Parte del objetivo de esta corriente es una huida declarada del concepto del «star system» arquitectónico formado por estrellas como Frank Gehry (por citar sólo uno; en realidad, aquí entraría la mayoría de los arquitectos cuyo nombre los que no somos expertos en arquitectura conocemos, y que en general conocemos porque sus obras han tratado de convertirse en un revulsivo para el entorno, y no en una parte integrada del mismo) y una preocupación por otros aspectos más humanos, como son ese mismo entorno, los aspectos sociales o el impacto ecológico de sus construcciones.
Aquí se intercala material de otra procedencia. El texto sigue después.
<file path="src/rtl/simd_cmp_pkg.sv">
package simd_cmp_pkg;

  typedef enum logic [1:0] {
    LW_BYTE  = 2'd0,
    LW_WORD  = 2'd1,
    LW_DWORD = 2'd2
  } lane_sz_e;

  typedef enum logic {
    OP_EQ = 1'b0,
    OP_GT = 1'b1
  } cmp_kind_e;

  typedef struct packed {
    logic      legal;
    lane_sz_e  sz;
    cmp_kind_e kind;
  } cmp_dec_t;

  localparam int unsigned NUM_SZ    = 3;
  localparam int unsigned MIN_LANE_W = 8;

endpackage

</file>
<file path="src/rtl/simd_cmp_decode.sv">
module simd_cmp_decode
  import simd_cmp_pkg::*;
#(
  parameter logic [7:0] OPC_GT_B = 8'h64,
  parameter logic [7:0] OPC_GT_W = 8'h65,
  parameter logic [7:0] OPC_GT_D = 8'h66,
  parameter logic [7:0] OPC_EQ_W = 8'h75,
  parameter logic [7:0] OPC_EQ_D = 8'h76
) (
  input  logic [7:0] opc_i,
  output cmp_dec_t   dec_o
);

  always_comb begin
    dec_o = '{legal: 1'b0, sz: LW_BYTE, kind: OP_EQ};
    unique case (opc_i)
      OPC_GT_B: dec_o = '{legal: 1'b1, sz: LW_BYTE,  kind: OP_GT};
      OPC_GT_W: dec_o = '{legal: 1'b1, sz: LW_WORD,  kind: OP_GT};
      OPC_GT_D: dec_o = '{legal: 1'b1, sz: LW_DWORD, kind: OP_GT};
      OPC_EQ_W: dec_o = '{legal: 1'b1, sz: LW_WORD,  kind: OP_EQ};
      OPC_EQ_D: dec_o = '{legal: 1'b1, sz: LW_DWORD, kind: OP_EQ};
      default:  dec_o = '{legal: 1'b0, sz: LW_BYTE,  kind: OP_EQ};
    endcase
  end

endmodule

</file>
<file path="src/rtl/simd_cmp_lanes.sv">
module simd_cmp_lanes #(
  parameter int unsigned DATA_W = 64,
  parameter int unsigned LANE_W = 8
) (
  input  logic [DATA_W-1:0] lhs_i,
  input  logic [DATA_W-1:0] rhs_i,
  output logic [DATA_W-1:0] eq_mask_o,
  output logic [DATA_W-1:0] gt_mask_o
);

  localparam int unsigned NUM_LANES = DATA_W / LANE_W;

  for (genvar g = 0; g < NUM_LANES; g++) begin : g_lane
    logic signed [LANE_W-1:0] a_s, b_s;
    assign a_s = $signed(lhs_i[g*LANE_W +: LANE_W]);
    assign b_s = $signed(rhs_i[g*LANE_W +: LANE_W]);
    assign eq_mask_o[g*LANE_W +: LANE_W] = {LANE_W{a_s == b_s}};
    assign gt_mask_o[g*LANE_W +: LANE_W] = {LANE_W{a_s > b_s}};
  end

endmodule

</file>
<file path="src/rtl/simd_lane_cmp.sv">
module simd_lane_cmp
  import simd_cmp_pkg::*;
#(
  parameter int unsigned DATA_W = 64
) (
  input  logic              clk_i,
  input  logic              rst_ni,
  input  logic              valid_i,
  input  logic [7:0]        opc_i,
  input  logic [DATA_W-1:0] lhs_i,
  input  logic [DATA_W-1:0] rhs_i,
  output logic              valid_o,
  output logic              illegal_o,
  output logic [DATA_W-1:0] mask_o
);

  cmp_dec_t dec;

  simd_cmp_decode u_dec (
    .opc_i (opc_i),
    .dec_o (dec)
  );

  logic [DATA_W-1:0] eq_m [NUM_SZ];
  logic [DATA_W-1:0] gt_m [NUM_SZ];

  for (genvar s = 0; s < NUM_SZ; s++) begin : g_width
    simd_cmp_lanes #(
      .DATA_W (DATA_W),
      .LANE_W (MIN_LANE_W << s)
    ) u_lanes (
      .lhs_i     (lhs_i),
      .rhs_i     (rhs_i),
      .eq_mask_o (eq_m[s]),
      .gt_mask_o (gt_m[s])
    );
  end

  logic [DATA_W-1:0] eq_sel, gt_sel, mask_d;

  always_comb begin
    unique case (dec.sz)
      LW_WORD:  begin eq_sel = eq_m[1]; gt_sel = gt_m[1]; end
      LW_DWORD: begin eq_sel = eq_m[2]; gt_sel = gt_m[2]; end
      default:  begin eq_sel = eq_m[0]; gt_sel = gt_m[0]; end
    endcase
    mask_d = (dec.kind == OP_GT) ? gt_sel : eq_sel;
  end

  logic              valid_q, illegal_q;
  logic [DATA_W-1:0] mask_q;
  logic              issue_ok;

  assign issue_ok = valid_i & dec.legal;

  always_ff @(posedge clk_i or negedge rst_ni) begin
    if (!rst_ni) begin
      valid_q   <= 1'b0;
      illegal_q <= 1'b0;
      mask_q    <= '0;
    end else begin
      valid_q   <= issue_ok;
      illegal_q <= valid_i & ~dec.legal;
      if (issue_ok) mask_q <= mask_d;
    end
  end

  assign valid_o   = valid_q;
  assign illegal_o = illegal_q;
  assign mask_o    = mask_q;

endmodule

</file>
<file path="config.mk">
export PLATFORM = sky130hd
export DESIGN_NAME = simd_lane_cmp
export DESIGN_NICKNAME = d
export VERILOG_FILES = /design/src/rtl/simd_cmp_pkg.sv /design/src/rtl/simd_cmp_decode.sv /design/src/rtl/simd_cmp_lanes.sv /design/src/rtl/simd_lane_cmp.sv
export SDC_FILE = /design/constraint.sdc
export NUM_CORES = 1
export LEC_CHECK = 0
export ABC_AREA = 1
export BUFFER_PORTS_ARGS = -buffer_cell sky130_fd_sc_hd__buf_4
export CORE_MARGIN = 5
export CORE_UTILIZATION = 40
export CTS_CLUSTER_DIAMETER = 120
export DETAILED_ROUTE_END_ITERATION = 10
export PLACE_DENSITY_LB_ADDON = 0.12
export SETUP_SLACK_MARGIN = 0.5
export SLEW_MARGIN = 10
export SYNTH_ARGS = -nofsm -noshare
export SYNTH_HDL_FRONTEND = slang
export SYNTH_SLANG_ARGS = --single-unit
export TNS_END_PERCENT = 10
</file>
<file path="constraint.sdc">
create_clock -name clk_i -period 1.8 [get_ports clk_i]
set_input_delay 0.36 -clock clk_i [delete_from_list [all_inputs] [get_ports clk_i]]
set_output_delay 0.36 -clock clk_i [all_outputs]
set_load 0.05 [all_outputs]
</file>
# Word level (Yosys, flattened, before mapping)
# Cells that the tools add are included.
dict set report word_totals {
  ff_bits 66
  in_bits 139
  out_inout_bits 66
  word_cells 45
}
dict set report classes {
  magnitude_cmp 14
  eq_ne 21
  n_mux 4
  bitwise_logic 3
}
# operator n
set op_table {}
lappend op_table {{64-bit case mux with 2 select lines} 2}
lappend op_table {{16-bit == test} 4}
lappend op_table {{32-bit == test} 2}
lappend op_table {{8-bit == test} 8}
lappend op_table {{16-bit > comparator} 4}
lappend op_table {{32-bit > comparator} 2}
lappend op_table {{8-bit > comparator} 8}
lappend op_table {{64-bit 2-to-1 mux} 1}
lappend op_table {{8-bit by 7-bit == test with 1-bit output (second input constant)} 5}
lappend op_table {{4-bit case mux with 5 select lines} 1}
lappend op_table {{1-bit bitwise AND} 2}
lappend op_table {{2-bit by 1-bit == test with 1-bit output (second input constant)} 1}
lappend op_table {{2-bit == test (second input constant)} 1}
lappend op_table {{1-bit NOT} 1}

# Depth between registers and ports, before layout
dict set report logic_depth {
  word_depth 5
  depth_mapped 19
  ltp_nobuf 19
}

# Hierarchy
# Synthesis repeated with hierarchy kept, for this count alone.
dict set report unflattened {
  hier_cells 2472
  hier_area_um2 14445.1
}
# module n_inst cells_each area_per_inst_um2 seq_area_each_um2
set modules_own_cells {}
lappend modules_own_cells {simd_lane_cmp 1 1183 6228.5 1651.6}
lappend modules_own_cells {{simd_cmp_lanes at g_width[1].u_lanes} 1 431 2735.1 0.0}
lappend modules_own_cells {{simd_cmp_lanes at g_width[0].u_lanes} 1 427 2705.1 0.0}
lappend modules_own_cells {{simd_cmp_lanes at g_width[2].u_lanes} 1 405 2666.3 0.0}
lappend modules_own_cells {simd_cmp_decode 1 26 110.1 0.0}

# Worst setup path before layout
# OpenSTA, ideal clock, no wires.
dict set report synth_timing {
  kind {input -> register}
  startpoint {input opc_i[2]}
  endpoint {register mask_q[62] (netlist: mask_o[62])}
  setup_ns 0.073
  arrival_ns 1.796
  required_time_ns 1.727
  setup_slack_ns -0.070
  cell_stages 13
  n_path_buf 1
  path_cell_list {inv_1 -> nor2_1 -> inv_1 -> nor3_1 -> nand2_1 -> ha_1 -> clkbuf_1 -> nand2_1 -> a21oi_1 -> o21ai_0 -> nand2_1 -> nand2_1 -> a21oi_2}
}
dict set report synth_between {
  elab_chain_cells 5
  elab_cells_between_ends 12
  cone_classes {eq/ne (7); mux (4); bitwise (1)}
}
# item line_no
set synth_lines {}
lappend synth_lines {{from (decl)} simd_lane_cmp.sv:9} ;# input logic [7:0] opc_i,
lappend synth_lines {{8-bit by 7-bit == test with 1-bit output} simd_cmp_decode.sv:16} ;# unique case (opc_i)
lappend synth_lines {{4-bit case mux with 5 select lines *} simd_cmp_decode.sv:16}
lappend synth_lines {{2-bit == test / 2-bit by 1-bit == test with 1-bit output (equally long branches)} simd_lane_cmp.sv:42} ;# unique case (dec.sz)
lappend synth_lines {{64-bit case mux with 2 select lines} simd_lane_cmp.sv:42}
lappend synth_lines {{64-bit 2-to-1 mux} simd_lane_cmp.sv:47} ;# mask_d = (dec.kind == OP_GT) ? gt_sel : eq_sel;
lappend synth_lines {{to (signal assigned)} simd_lane_cmp.sv:64} ;# if (issue_ok) mask_q <= mask_d;
lappend synth_lines {{to (decl)} simd_lane_cmp.sv:51} ;# logic [DATA_W-1:0] mask_q;
# Every way passes the cells marked *; elsewhere a longest branch is shown, timed or not.
# A chain may end at the register's enable or synchronous reset.

# Worst setup path after layout
dict set report layout_timing {
  startpoint {input rhs_i[11]}
  endpoint {register mask_q[15] (netlist: mask_o[15])}
}
dict set report layout_between {
  elab_chain_cells 3
  elab_cells_between_ends 9
  cone_classes {order compare (3); eq/ne (3); mux (3)}
}
# item line_no
set layout_lines {}
lappend layout_lines {{from (decl)} simd_lane_cmp.sv:11} ;# input logic [DATA_W-1:0] rhs_i,
lappend layout_lines {{32-bit > comparator, or another cell as far along} simd_cmp_lanes.sv:18} ;# assign gt_mask_o[g*LANE_W +: LANE_W] = {LANE_W{a_s > b_s}};
lappend layout_lines {{64-bit case mux with 2 select lines} simd_lane_cmp.sv:42}
lappend layout_lines {{64-bit 2-to-1 mux *} simd_lane_cmp.sv:47}
# Marks and branches as above.

==> flow_metrics.tcl <==
set metrics [dict create \
    clock_latency_ns 0.23 \
    viasPerCell 4.72 \
    path_max_fanout 3 \
    netlist_instances 537 \
    dr.pass1.iters 4 \
    drc 0 \
    first_iter_violations 73 \
    finalWeightedCongestion 0.830 \
    wl_um 10600 \
    critPathLaunchType "primary input" \
    yosysSeqAreaShare 0.0733 \
    clk_path_buf_depth 2 \
    nFillCells 630 \
    synth_area_per_cell_um2 6.36 \
    min_period_ns 1.71 \
    clock-sinks 10 \
    hold_viol_final 0 \
    max_freq_ghz 0.585 \
    fin_crit_sh 0.950 \
    regArea_um2 250 \
    grt_max_degree 11 \
    dpl.hpwl_um 8500 \
    cts_tree "built" \
    drv_slew 0 \
    rsz0062_at_grt "yes" \
    die_x_um 102 \
    endpoint_kind "register" \
    status "complete, no violations" \
    critical_path_class "primary input to register" \
    multi_input_area_um2 3050 \
    postRouteAntennaNets 0 \
    wire_per_inst_um 12.6 \
    synth_area_um2 3420 \
    ys_types 35 \
    crit_family "simple AND/OR/NAND/NOR gates" \
    rows 33 \
    crit_path_frequent_cell "nand2_1" \
    worst_pin_slew_ns 0.343 \
    relSlewSlack 0.771 \
    diodes 0 \
    core_um2 8260 \
    slowest_stage "ha_4" \
    cts_root_buffer "clkbuf_8" \
    final_util 0.725 \
    finalClockSkew_ns 0 \
    worstPathArrival_ns 1.84 \
    cap_viol_max_count 0 \
    path_clk_slew_ns 0.05 \
    syn-num-nets 748 \
    crit_path_cell_trace "buf_4, inv_1, ha_4, nand2_2, o21ai_0, nand2_1, a21oi_2, nor2_1, nand3_1, nand2_1, nand2_2, nand2_1, nand3_2, nand2_1" \
    cts_made_buffers 3 \
    drive_gt1_frac 0.577 \
    powerDensity_nw_per_um2 379 \
    vdd_ir_drop_max_mv 0.291 \
    grt_pass1_vias 3790 \
    vias 3973 \
    cp.required_ns 1.92 \
    grt_usage 0.179 \
    grt_first_pass_wirelength_um 15700 \
    initial_core_util 0.414 \
    holdWs_ns 0.366 \
    dieArea_um2 10500 \
    area_growth_pct 75.3 \
    die_h_um 102 \
    crit_buf_inv 2 \
    yosysWarnings 0 \
    final_nets 948 \
    max_stage_delay_ns 0.28 \
    hold_path.class "primary input to register" \
    io_buffer_count 204 \
    htreeDepth 1 \
    gr-total-overflow 0 \
    io-pin-count 205 \
    ys_ff_latch 10 \
    antenna_found_initial 0 \
    setup_viol 0 \
    power_leakage_uw 0.00333 \
]
-- metal layers --
layer  GRT usage  share of wire  vias up
met5           0              0        -
met4      0.0232          0.014        0
met3      0.0294          0.088       15
met2       0.360           0.55      157
met1       0.198           0.35     1773
li1            -              -     2028
-- layout by cell type, fill, tap and decap left out, types with 2 or more instances in the layout --
cell type | netlist | final
ha_4 | 0 | 38
nor2_2 | 2 | 8
nand2_4 | 0 | 9
a21o_1 | 3 | 3
a21oi_1 | 41 | 19
nand4_1 | 4 | 4
nand2_2 | 12 | 23
nand2_1 | 117 | 97
buf_4 | 56 | 227
nand3_2 | 3 | 7
nor2_1 | 25 | 14
o21ai_0 | 20 | 12
nand4_4 | 1 | 2
clkbuf_8 | 1 | 4
buf_6 | 0 | 24
xnor2_1 | 3 | 3
inv_1 | 113 | 78
o21a_1 | 3 | 3
nand3_1 | 22 | 18
dfrtp_1 | 10 | 10
a21oi_2 | 3 | 24
inv_4 | 0 | 11
a31oi_1 | 2 | 2
inv_2 | 5 | 27
o21ai_2 | 0 | 3
ha_1 | 72 | 34
nor2_4 | 3 | 8
o21ai_1 | 3 | 8
-- path summary, 6_finish.rpt --
kind / startpoint / end / slack [ns] / depth (start not counted)
setup / recovery: rhs_i[11] / mask_o[15]$_DFFE_PN0P_ / 0.09 / 14
hold / removal: valid_i / illegal_o$_DFF_PN0_ / 0.37 / 3
setup reg to reg: mask_o[31]$_DFFE_PN0P_ / mask_o[31]$_DFFE_PN0P_ / 1.02 / 2
hold reg to reg: mask_o[47]$_DFFE_PN0P_ / mask_o[47]$_DFFE_PN0P_ / 0.65 / 2
max in group asynchronous: rst_ni / mask_o[55]$_DFFE_PN0P_ / 1.15 / 2
min in group asynchronous: rst_ni / mask_o[62]$_DFFE_PN0P_ / 0.50 / 2
-- where the power goes --
part           total, uW  switching (uW)  internal (uW)
logic               1710             960            750
registers            272            32.6            240
clock network        287            94.3            193
-- cell usage after synthesis --
cell type / instances / area (um2)
o311ai_2: 1 / 16.3
xor2_1: 1 / 8.76
clkinv_1: 1 / 3.75
nand3_2: 3 / 30.0
nor2_2: 2 / 12.5
nand4_4: 1 / 21.3
nor2_8: 1 / 20.0
nand3_1: 22 / 110
o21ai_0: 20 / 100
inv_1: 113 / 424
nor3_4: 1 / 16.3
a21oi_2: 3 / 26.3
dfrtp_1: 10 / 250
o31ai_1: 1 / 7.51
nand2_2: 12 / 75.1
a21o_1: 3 / 22.5
ha_1: 72 / 901
nor2_1: 25 / 93.8
nand4_1: 4 / 25.0
clkinv_2: 1 / 5.00
clkbuf_1: 1 / 3.75
nor3_1: 2 / 10.0
nor4_1: 1 / 6.26
a21oi_1: 41 / 205
a31oi_1: 2 / 12.5
nand4_2: 1 / 12.5
buf_4: 56 / 420
xnor2_1: 3 / 26.3
o21a_1: 3 / 22.5
clkbuf_8: 1 / 13.8
nor2_4: 3 / 33.8
or2_1: 1 / 6.26
inv_2: 5 / 18.8
nand2_1: 117 / 439
o21ai_1: 3 / 15.0
-- worst register-to-register path: cells and delay by family (launching register included) --
family	cells	cell delay, ns
and+or+nand+nor	2	0.18
DFF	1	0.50
-- flip-flops by register name, summed over array words and instances (netlist names) --
signal and count:
illegal_o 1, mask_o 8, valid_o 1
-- stage by stage --
stage / instance area (um2) / instances / TNS, ns / setup slack [ns] / total power, uW
floorplan: 3600 / 537 / 0 / 0.0608 / 1300
global route: 5990 / 841 / -0.152 / -0.0602 / 2440
global placement: 5120 / 828 / -1.35 / -0.214 / 1730
CTS: 5660 / 839 / 0 / 0.0984 / 2170
finish: 5990 / 841 / 0 / 0.0892 / 2270
detailed placement: 5120 / 828 / -1.69 / -0.261 / 1760
-- kinds of logic after synthesis --
kind of cell               count (synthesis)  synth area share
AOI/OAI and AO/OA                         77             0.125
xor gates and xnor gates                   4            0.0103
adders and majority gates                 72             0.264
buffers and inverters                    178             0.260
DFF                                       10            0.0733
and+or+nand+nor                          196             0.267
-- area by class of cell --
class                      count  area share
timing repair buffer         253       0.334
multi-input combinational    349       0.509
clock buffer                   4     0.00919
sequential                    10      0.0418
inverter                     120      0.0842
tap                          105      0.0219
-- timing repair --
item                                   CTS  global route
pin swaps                               55            66
gates resized for setup                 86            87
setup buffers                            6             2
setup endpoints to repair               73            74
hold buffers                             1             0
endpoints found under the hold margin   10             0
(Power assumes the default switching activity.)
La siguiente corriente, probablemente la más antigua, tiene su origen en el debate que ya hemos comentado y que se dio durante la década de los años 60-70 del siglo pasado donde voces como la de Jacobs, Lynch o Lefebvre denunciaron el racionalismo y la funcionalización. De ahí surgieron estudios que trataban, mediante la observación, de comprender los usos sociales de los espacios, por ejemplo los del arquitecto Philippe Boudon, que estudió lo que sucedió con algunos de los proyectos y viviendas diseñadas por la arquitectura modernista una vez fueron en efecto habitados. Tal vez uno de los más conocidos de estos estudios sea The Social Life of Small Urban Spaces (1980), de William H. Whyte (lectura que tenemos pendiente desde hace tiempo). Whyte y su equipo observaron durante largo tiempo las plazas y calles de Nueva York (hay un documental posterior, de 1988, que enumera los descubrimientos del estudio) para descubrir qué es lo que hacían las personas, dónde se detenían, qué espacios transitaban y cuáles no; y, lo más importante, trataron de deducir cuáles eran los elementos relacionados con dichos comportamientos. Sus conclusiones fueron, sobre todo, la importancia de lugares donde las personas pudiesen sentarse.

Una versión algo más actual es el estudio del arquitecto danés Jan Gehl (viejo admirado en el blog, por ejemplo: Ciudades para la gente), que también ha desarrollado herramientas con las que estudiar el espacio público y los usos que se hacen de él. Ambos son exponentes de una corriente que tiene por objetivo situar al usuario final en el centro del proyecto arquitectónico; es decir, para quién se proyecta, para quién se construye.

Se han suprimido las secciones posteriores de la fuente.